Assuming the two points are not too close, a line is drawn from point A to point B. A third point called C is then calculated. Point C, when rotated 45 degrees about point A should should form a right-isolese triangle with the segment AB when connected. This ultimately means that to calculate the placement of point C on the line AB, it's half the length of the segment AB times the square root of 2— we could bore you with the details of how to derive this formula, but that's a whole different story. The important thing that you see now is that you can find how far from point A point C should be on the segment AB.
Once you get the placement of point C on the segment AB, you then should
restart the algorithm again... You should restart it once with the point
A as your first starting point and point C as the second point.

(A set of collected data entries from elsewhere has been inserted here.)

[src/rtl/core/pnmbgr_dec.sv]
module pnmbgr_dec #(
  parameter int DIM_BITS = 16
) (
  input  logic              clk,
  input  logic              rst_n,
  input  logic              step,
  input  logic              sof,
  input  logic [7:0]        byte_in,
  output logic              res_vld,
  output pnmbgr_pkg::res_t  res
);

  localparam int EXT_BITS = DIM_BITS + 16;
  localparam int ACC_BITS = DIM_BITS + 4;
  localparam logic [DIM_BITS-1:0] DIM_MAX = '1;

  typedef enum logic [3:0] {
    PH_MAGIC_P, PH_MAGIC_T, PH_SEEK_EOL, PH_LINE, PH_WIDTH, PH_SEEK_H,
    PH_HEIGHT, PH_SEEK_D, PH_DEPTH, PH_PIXELS, PH_DONE, PH_ERROR
  } phase_t;

  phase_t              phase_r, phase_nxt, phase_cur;
  logic                color_r, color_nxt;
  logic [DIM_BITS-1:0] width_r, width_nxt;
  logic [DIM_BITS-1:0] height_r, height_nxt;
  logic [7:0]          red_r, red_nxt;
  logic [7:0]          green_r, green_nxt;
  logic [1:0]          bip_r, bip_nxt;
  logic [DIM_BITS-1:0] col_r, col_nxt;
  logic [DIM_BITS-1:0] row_r, row_nxt;

  logic                is_digit;
  logic [7:0]          dsub;
  logic [3:0]          dval;
  logic [DIM_BITS:0]   col_inc, row_inc;
  logic                row_end, img_end;
  logic [EXT_BITS-1:0] w_ext, h_ext;

  // decimal accumulate with saturation at the field maximum
  function automatic logic [DIM_BITS-1:0] acc(input logic [DIM_BITS-1:0] v,
                                              input logic [3:0] d);
    logic [ACC_BITS-1:0] ve;
    logic [ACC_BITS-1:0] sum;
    ve  = ACC_BITS'(v);
    sum = (ve << 3) + (ve << 1) + ACC_BITS'(d);
    if (sum > ACC_BITS'(DIM_MAX)) begin
      return DIM_MAX;
    end
    return sum[DIM_BITS-1:0];
  endfunction

  assign is_digit  = byte_in inside {[pnmbgr_pkg::CH_ZERO:pnmbgr_pkg::CH_NINE]};
  assign dsub      = byte_in - pnmbgr_pkg::CH_ZERO;
  assign dval      = dsub[3:0];
  assign phase_cur = sof ? PH_MAGIC_P : phase_r;

  // position in the image
  assign col_inc = {1'b0, col_r} + 1'b1;
  assign row_inc = {1'b0, row_r} + 1'b1;
  assign row_end = col_inc >= {1'b0, width_r};
  assign img_end = row_end && (row_inc >= {1'b0, height_r});

  assign w_ext = EXT_BITS'(width_r);
  assign h_ext = EXT_BITS'(height_r);

  // step the parser on one byte
  always_comb begin
    phase_nxt  = phase_cur;
    color_nxt  = sof ? 1'b0 : color_r;
    width_nxt  = sof ? '0 : width_r;
    height_nxt = sof ? '0 : height_r;
    red_nxt    = sof ? '0 : red_r;
    green_nxt  = sof ? '0 : green_r;
    bip_nxt    = sof ? '0 : bip_r;
    col_nxt    = sof ? '0 : col_r;
    row_nxt    = sof ? '0 : row_r;

    res_vld          = 1'b0;
    res.result_kind  = pnmbgr_pkg::KIND_PIXEL;
    res.blue         = '0;
    res.green        = '0;
    res.red          = '0;
    res.image_width  = w_ext[15:0];
    res.image_height = h_ext[15:0];
    res.last_pixel   = 1'b0;

    case (phase_cur)
      PH_MAGIC_P: begin
        if (byte_in == pnmbgr_pkg::CH_P) begin
          phase_nxt = PH_MAGIC_T;
        end else begin
          phase_nxt = PH_ERROR;
          res_vld   = 1'b1;
        end
      end
      PH_MAGIC_T: begin
        if (byte_in inside {pnmbgr_pkg::CH_SIX, pnmbgr_pkg::CH_FIVE}) begin
          color_nxt = (byte_in == pnmbgr_pkg::CH_SIX);
          phase_nxt = PH_SEEK_EOL;
        end else begin
          phase_nxt = PH_ERROR;
          res_vld   = 1'b1;
        end
      end
      PH_SEEK_EOL: begin
        if (byte_in == pnmbgr_pkg::CH_LF) begin
          phase_nxt = PH_LINE;
        end
      end
      PH_LINE: begin
        if (byte_in == pnmbgr_pkg::CH_HASH) begin
          phase_nxt = PH_SEEK_EOL;
        end else if (is_digit) begin
          width_nxt = DIM_BITS'(dval);
          phase_nxt = PH_WIDTH;
        end else begin
          width_nxt = '0;
          phase_nxt = PH_SEEK_H;
        end
      end
      PH_WIDTH: begin
        if (is_digit) begin
          width_nxt = acc(width_r, dval);
        end else begin
          phase_nxt = PH_SEEK_H;
        end
      end
      PH_SEEK_H: begin
        if (is_digit) begin
          height_nxt = DIM_BITS'(dval);
          phase_nxt  = PH_HEIGHT;
        end
      end
      PH_HEIGHT: begin
        if (is_digit) begin
          height_nxt = acc(height_r, dval);
        end else begin
          phase_nxt = PH_SEEK_D;
        end
      end
      PH_SEEK_D: begin
        if (is_digit) begin
          phase_nxt = PH_DEPTH;
        end
      end
      PH_DEPTH: begin
        if (byte_in == pnmbgr_pkg::CH_LF) begin
          col_nxt         = '0;
          row_nxt         = '0;
          bip_nxt         = '0;
          phase_nxt       = (width_r == '0 || height_r == '0) ? PH_DONE : PH_PIXELS;
          res_vld         = 1'b1;
          res.result_kind = pnmbgr_pkg::KIND_HEADER;
        end
      end
      PH_PIXELS: begin
        if (!color_r || bip_r == 2'd2) begin
          // emit one pixel
          res_vld        = 1'b1;
          res.blue       = byte_in;
          res.green      = color_r ? green_r : byte_in;
          res.red        = color_r ? red_r : byte_in;
          res.last_pixel = img_end;
          bip_nxt        = '0;
          if (img_end) begin
            phase_nxt = PH_DONE;
          end else if (row_end) begin
            col_nxt = '0;
            row_nxt = row_inc[DIM_BITS-1:0];
          end else begin
            col_nxt = col_inc[DIM_BITS-1:0];
          end
        end else if (bip_r == 2'd0) begin
          red_nxt = byte_in;
          bip_nxt = 2'd1;
        end else begin
          green_nxt = byte_in;
          bip_nxt   = 2'd2;
        end
      end
      default: begin
      end
    endcase

    // bad magic carries no dimensions
    if (res.result_kind == pnmbgr_pkg::KIND_PIXEL && res_vld && phase_nxt == PH_ERROR) begin
      res.result_kind  = pnmbgr_pkg::KIND_BAD_MAGIC;
      res.image_width  = '0;
      res.image_height = '0;
    end
  end

  // hold parser state
  always_ff @(posedge clk) begin
    if (!rst_n) begin
      phase_r  <= PH_MAGIC_P;
      color_r  <= 1'b0;
      width_r  <= '0;
      height_r <= '0;
      red_r    <= '0;
      green_r  <= '0;
      bip_r    <= '0;
      col_r    <= '0;
      row_r    <= '0;
    end else if (step) begin
      phase_r  <= phase_nxt;
      color_r  <= color_nxt;
      width_r  <= width_nxt;
      height_r <= height_nxt;
      red_r    <= red_nxt;
      green_r  <= green_nxt;
      bip_r    <= bip_nxt;
      col_r    <= col_nxt;
      row_r    <= row_nxt;
    end
  end

endmodule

The trick
though is that point C MUST BE ROTATE 45 degrees about point A from it's
original placement on segment AB. The algorithm should also be started again
with point B being the starting point, and once again point C rotated 45
degrees about point A from its orginial
placement on the segment AB. ,but this time about
point B.
The image above is actual two calls to the dragon function. The commands below show calls that created the image (note that these commands may take a while to complete on some computers. Chances are if you are waiting more than 3 minutes to have any of these calls complete, you are doing something incorrectly.
> (stop)
> (start 400 400)
> (dragon (make-posn 100 350) (make-posn 100 250) 0)
true
> (dragon (make-posn 25 150) (make-posn 125 150) 0)
true
Your function will not be autograded, your TA will call the function and wait for the image to appear on the screen. If the image takes a vast amount of time to appear, your TA will deduct all the working points for the function. FOR THIS PROBLEM ONLY YOU SHOULD COMMENT OUT YOUR TEST SECTION IN THE DESIGN RECIPE (this is to avoid an long delays for the TAs when they execute your file).
You've seen an "ugly" version of the fractal already. You can also modify your function from problem 4 to do the following variations
In this variation, the lines that aren't really part of the image are not drawn. These lines are still used for calculation purposes, but they were not drawn. An additional 3 points will be awarded to problem 4 if this can be done.